A popular belief deserving stern resistance holds that oil price extremes of 2008 justify the revival of aggressive market regulation.
According to this view, the painful levels oil prices reached in the first half of last year testified to the failure of deregulation; therefore, the government must intensify its incursion into energy markets.
This reading of things takes a short, skewed view of deregulation.
If price is the only gauge, what might be called the era of deregulation in the US was in fact more beneficial than not.
To the extent that the US actually deregulated energy markets, the legislative and regulatory adjustments occurred during the 1980s, in the latter half of which, oil prices crashed.
In the decade of the 1990s, oil prices remained so low that few observers outside the oil business took much note of them.
During that period, the annual average spot price of West Texas Intermediate crude was $19.72/bbl. The highest annual average price came in the decade's first year at $24.53/bbl. The lowest price came toward the end of the decade, in 1998, at $14.42/bbl.
If price is the measure, "deregulation" thus was a very good deal in the 1990s—for consumers anyway. But the comfort couldn't last.

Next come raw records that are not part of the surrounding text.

--- src/rtl/serial_adder_ctrl_pkg.sv ---
// serial_adder_ctrl_pkg
//   Shared definitions for the nibble-serial adder controller: slice width
//   and FSM state encodings (IDLE=0, ADD=1, DONE=2).
package serial_adder_ctrl_pkg;

  localparam int SLICE_W = 4;

  typedef enum logic [1:0] {
    IDLE = 2'd0,
    ADD  = 2'd1,
    DONE = 2'd2
  } state_t;

endpackage

--- src/rtl/serial_adder_ctrl_adder4.sv ---
// adder_4
//   4-bit ripple-carry adder, the single arithmetic element of the serial
//   adder. One full-adder cell per bit, carry chained LSB to MSB.
// Ports:
//   x, y : 4-bit addends
//   ci   : carry-in
//   s    : 4-bit sum
//   co   : carry-out of bit 3
module adder_4 (
  input  logic [3:0] x,
  input  logic [3:0] y,
  input  logic       ci,
  output logic [3:0] s,
  output logic       co
);

  logic [4:0] c;

  assign c[0] = ci;

  for (genvar i = 0; i < 4; i++) begin : g_fa
    assign s[i]   = x[i] ^ y[i] ^ c[i];
    assign c[i+1] = (x[i] & y[i]) | (c[i] & (x[i] ^ y[i]));
  end

  assign co = c[4];

endmodule

--- src/rtl/serial_adder_ctrl.sv ---
// serial_adder_ctrl
//   Nibble-serial add/subtract unit. Operands are captured on an accepted
//   start, then one 4-bit slice per clock is summed through a single shared
//   adder_4, LSB slice first. Subtraction is a + ~b + 1.
// Parameters:
//   NIBBLES : number of 4-bit slices per operand (W = 4*NIBBLES)
// Ports:
//   clk, rst     : clock, asynchronous active-high reset
//   start        : begin an operation (sampled in IDLE only)
//   sub, cin     : op select (1 = a-b) and carry-in for add
//   a, b         : W-bit operands
//   result       : W-bit sum/difference, held until next accepted start
//   cout, ovf    : final carry (sub: 1 = no borrow), signed overflow
//   zero         : result == 0
//   busy, done   : not idle, one-cycle result-valid pulse
module serial_adder_ctrl
  import serial_adder_ctrl_pkg::*;
#(
  parameter int NIBBLES = 4
) (
  input  logic                     clk,
  input  logic                     rst,
  input  logic                     start,
  input  logic                     sub,
  input  logic                     cin,
  input  logic [SLICE_W*NIBBLES-1:0] a,
  input  logic [SLICE_W*NIBBLES-1:0] b,
  output logic [SLICE_W*NIBBLES-1:0] result,
  output logic                     cout,
  output logic                     ovf,
  output logic                     zero,
  output logic                     busy,
  output logic                     done
);

  localparam int W  = SLICE_W * NIBBLES;
  localparam int CW = (NIBBLES > 1) ? $clog2(NIBBLES) : 1;

  state_t              state, state_nxt;
  logic [CW-1:0]       cnt;
  logic                carry;
  logic [W-1:0]        a_q, b_q;     // b_q already holds ~b for subtract
  logic [SLICE_W-1:0]  a_nib, b_nib, sum_nib;
  logic                co_nib;
  logic                last;
  logic [W-1:0]        result_nxt;

  // Slice operand mux; the one adder is reused for every nibble.
  assign a_nib = a_q[cnt*SLICE_W +: SLICE_W];
  assign b_nib = b_q[cnt*SLICE_W +: SLICE_W];
  assign last  = (cnt == CW'(NIBBLES-1));

  adder_4 u_add (
    .x  (a_nib),
    .y  (b_nib),
    .ci (carry),
    .s  (sum_nib),
    .co (co_nib)
  );

  // Result as it will look after this slice is written; lets the zero flag
  // settle in the same edge as the final nibble.
  always_comb begin
    result_nxt = result;
    result_nxt[cnt*SLICE_W +: SLICE_W] = sum_nib;
  end

  // State register
  always_ff @(posedge clk or posedge rst) begin
    if (rst) state <= IDLE;
    else     state <= state_nxt;
  end

  // Next-state logic
  always_comb begin
    state_nxt = state;
    case (state)
      IDLE:    if (start) state_nxt = ADD;
      ADD:     if (last)  state_nxt = DONE;
      DONE:    state_nxt = IDLE;
      default: state_nxt = IDLE;
    endcase
  end

  // Outputs decoded from state
  always_comb begin
    busy = (state != IDLE);
    done = (state == DONE);
  end

  // Datapath. The op select is folded into b_q and carry at capture, so
  // nothing downstream needs to know whether this is add or subtract.
  always_ff @(posedge clk or posedge rst) begin
    if (rst) begin
      cnt    <= '0;
      carry  <= 1'b0;
      a_q    <= '0;
      b_q    <= '0;
      result <= '0;
      cout   <= 1'b0;
      ovf    <= 1'b0;
      zero   <= 1'b0;
    end else begin
      case (state)
        IDLE: if (start) begin
          a_q   <= a;
          b_q   <= sub ? ~b : b;
          carry <= sub ? 1'b1 : cin;
          cnt   <= '0;
        end
        ADD: begin
          result <= result_nxt;
          carry  <= co_nib;
          cnt    <= cnt + 1'b1;
          if (last) begin
            cout <= co_nib;
            ovf  <= (a_q[W-1] == b_q[W-1]) && (sum_nib[SLICE_W-1] != a_q[W-1]);
            zero <= (result_nxt == '0);
          end
        end
        default: ;
      endcase
    end
  end

endmodule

Low prices stimulated oil consumption.
Furthermore, the US never fully deregulated oil and gas markets. It liberated consumption and prices from controls. But it continued to cap domestic supply with restrictive leasing and permitting of federal land, onshore and off.

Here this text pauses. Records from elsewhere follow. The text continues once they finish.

[src/rtl/sprite_plotter.sv]
`default_nettype none
// +----------------------------------------------------------------------+
// | sprite_plotter: walks a W x H box from a latched origin, emitting one |
// | clipped pixel write per clock to a VGA adapter.                       |
// | Revision: 1.0                                                         |
// +----------------------------------------------------------------------+
module sprite_plotter #(
  parameter int         W         = 4,
  parameter int         H         = 4,
  parameter logic [2:0] BG_COLOUR = 3'b000,
  parameter int         X_MAX     = 159,
  parameter int         Y_MAX     = 119
) (
  input  logic       clock,
  input  logic       resetn,
  input  logic       start,
  input  logic       erase,
  input  logic [7:0] x_in,
  input  logic [6:0] y_in,
  input  logic [2:0] colour_in,
  output logic [7:0] x_out,
  output logic [6:0] y_out,
  output logic [2:0] colour_out,
  output logic       plot,
  output logic       busy,
  output logic       done
);

  localparam int CXW = (W > 1) ? $clog2(W) : 1;
  localparam int CYW = (H > 1) ? $clog2(H) : 1;

  localparam logic [1:0] S_IDLE = 2'd0;
  localparam logic [1:0] S_DRAW = 2'd1;
  localparam logic [1:0] S_DONE = 2'd2;

  logic [1:0]     r_state;
  logic [1:0]     w_state_nxt;
  logic [7:0]     r_x0;
  logic [6:0]     r_y0;
  logic [2:0]     r_col;
  logic [CXW-1:0] r_cx;
  logic [CYW-1:0] r_cy;

  logic [7:0]     w_x0_n;
  logic [6:0]     w_y0_n;
  logic [2:0]     w_col_n;
  logic [CXW-1:0] w_cx_n;
  logic [CYW-1:0] w_cy_n;
  logic [7:0]     w_x_n;
  logic [6:0]     w_y_n;
  logic [2:0]     w_colour_n;
  logic           w_plot_n;
  logic           w_busy_n;
  logic           w_done_n;
  logic           w_emit;
  logic [8:0]     w_sx;
  logic [7:0]     w_sy;
  logic           w_last;

  assign w_last = (r_cx == CXW'(W - 1)) && (r_cy == CYW'(H - 1));

  always_ff @(posedge clock or negedge resetn) begin
    if (!resetn) r_state <= S_IDLE;
    else         r_state <= w_state_nxt;
  end

  always_comb begin
    w_state_nxt = r_state;
    case (r_state)
      S_IDLE:  if (start)  w_state_nxt = S_DRAW;
      S_DRAW:  if (w_last) w_state_nxt = S_DONE;
      S_DONE:  w_state_nxt = S_IDLE;
      default: w_state_nxt = S_IDLE;
    endcase
  end

  // Outputs are registered, so this block computes the values presented
  // during the cycle after the coming edge: the pixel at the next counter.
  always_comb begin
    w_x0_n     = r_x0;
    w_y0_n     = r_y0;
    w_col_n    = r_col;
    w_cx_n     = r_cx;
    w_cy_n     = r_cy;
    w_x_n      = x_out;
    w_y_n      = y_out;
    w_colour_n = colour_out;
    w_plot_n   = 1'b0;
    w_busy_n   = 1'b0;
    w_done_n   = 1'b0;
    w_emit     = 1'b0;
    case (r_state)
      S_IDLE: begin
        if (start) begin
          w_x0_n   = x_in;
          w_y0_n   = y_in;
          w_col_n  = erase ? BG_COLOUR : colour_in;
          w_cx_n   = '0;
          w_cy_n   = '0;
          w_busy_n = 1'b1;
          w_emit   = 1'b1;
        end
      end
      S_DRAW: begin
        w_busy_n = 1'b1;
        if (w_last) begin
          w_cx_n   = '0;
          w_cy_n   = '0;
          w_done_n = 1'b1;
        end else begin
          w_emit = 1'b1;
          if (r_cx == CXW'(W - 1)) begin
            w_cx_n = '0;
            w_cy_n = r_cy + 1'b1;
          end else begin
            w_cx_n = r_cx + 1'b1;
          end
        end
      end
      default: ;
    endcase
    // Sums are one bit wider than the screen coordinate so off-screen
    // pixels clip instead of wrapping to the left/top edge.
    w_sx = {1'b0, w_x0_n} + 9'(w_cx_n);
    w_sy = {1'b0, w_y0_n} + 8'(w_cy_n);
    if (w_emit) begin
      w_x_n      = w_sx[7:0];
      w_y_n      = w_sy[6:0];
      w_colour_n = w_col_n;
      w_plot_n   = (w_sx <= 9'(X_MAX)) && (w_sy <= 8'(Y_MAX));
    end
  end

  always_ff @(posedge clock or negedge resetn) begin
    if (!resetn) begin
      r_x0       <= '0;
      r_y0       <= '0;
      r_col      <= '0;
      r_cx       <= '0;
      r_cy       <= '0;
      x_out      <= '0;
      y_out      <= '0;
      colour_out <= '0;
      plot       <= 1'b0;
      busy       <= 1'b0;
      done       <= 1'b0;
    end else begin
      r_x0       <= w_x0_n;
      r_y0       <= w_y0_n;
      r_col      <= w_col_n;
      r_cx       <= w_cx_n;
      r_cy       <= w_cy_n;
      x_out      <= w_x_n;
      y_out      <= w_y_n;
      colour_out <= w_colour_n;
      plot       <= w_plot_n;
      busy       <= w_busy_n;
      done       <= w_done_n;
    end
  end

endmodule
`default_nettype wire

While demand rose, domestic supply didn't. Imported oil had to make up the difference. And US buyers increasingly had to compete for oil in trade with buyers elsewhere as global demand increased in response to economic and population growth.
So prices in the current decade have risen. They have averaged nearly $50/bbl so far in a strongly upward trend that ended last July.
The price zoom reflects the pressure of demand expansion against physical and regulatory limits on capacities to bring oil to market.
If there has been a failure of deregulation in the US, it's that the process never applied fully to supply.